◆ YOUR GOAL:
Nothing but the entries, copied exactly, should appear in the response.

[Saved data entries]
◇ ◇ ◇ ◇ ◇

**config.mk**
```make
export PLATFORM = sky130hd
export DESIGN_NAME = pipe_ctrl_buffer
export DESIGN_NICKNAME = d
export VERILOG_FILES = /design/src/rtl/pipe_ctrl_buffer.sv
export SDC_FILE = /design/constraint.sdc
export NUM_CORES = 1
export LEC_CHECK = 0
export BUFFER_PORTS_ARGS = -buffer_cell sky130_fd_sc_hd__clkbuf_2
export CAP_MARGIN = 20
export CORE_ASPECT_RATIO = 0.9
export CORE_UTILIZATION = 37
export DETAILED_ROUTE_END_ITERATION = 10
export GPL_TIMING_DRIVEN = 0
export PLACE_DENSITY = 0.72
export SLEW_MARGIN = 20
export SYNTH_ARGS = -nofsm -noshare
export SYNTH_HDL_FRONTEND = slang
export SYNTH_SLANG_ARGS = --single-unit
```
**constraint.sdc**
```tcl
create_clock -name clk -period 0.8 [get_ports clk]
set_input_delay 0.12 -clock clk [delete_from_list [all_inputs] [get_ports clk]]
set_output_delay 0.12 -clock clk [all_outputs]
set_load 0.02 [all_outputs]
```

◇ ◇ ◇ ◇ ◇

◆ RESULT FOR THIS EXERCISE:
**config.mk**
```make
export PLATFORM = sky130hd
export DESIGN_NAME = pipe_ctrl_buffer
export DESIGN_NICKNAME = d
export VERILOG_FILES = /design/src/rtl/pipe_ctrl_buffer.sv
export SDC_FILE = /design/constraint.sdc
export NUM_CORES = 1
export LEC_CHECK = 0
export BUFFER_PORTS_ARGS = -buffer_cell sky130_fd_sc_hd__clkbuf_2
export CAP_MARGIN = 20
export CORE_ASPECT_RATIO = 0.9
export CORE_UTILIZATION = 37
export DETAILED_ROUTE_END_ITERATION = 10
export GPL_TIMING_DRIVEN = 0
export PLACE_DENSITY = 0.72
export SLEW_MARGIN = 20
export SYNTH_ARGS = -nofsm -noshare
export SYNTH_HDL_FRONTEND = slang
export SYNTH_SLANG_ARGS = --single-unit
```
**constraint.sdc**
```tcl
create_clock -name clk -period 0.8 [get_ports clk]
set_input_delay 0.12 -clock clk [delete_from_list [all_inputs] [get_ports clk]]
set_output_delay 0.12 -clock clk [all_outputs]
set_load 0.02 [all_outputs]
```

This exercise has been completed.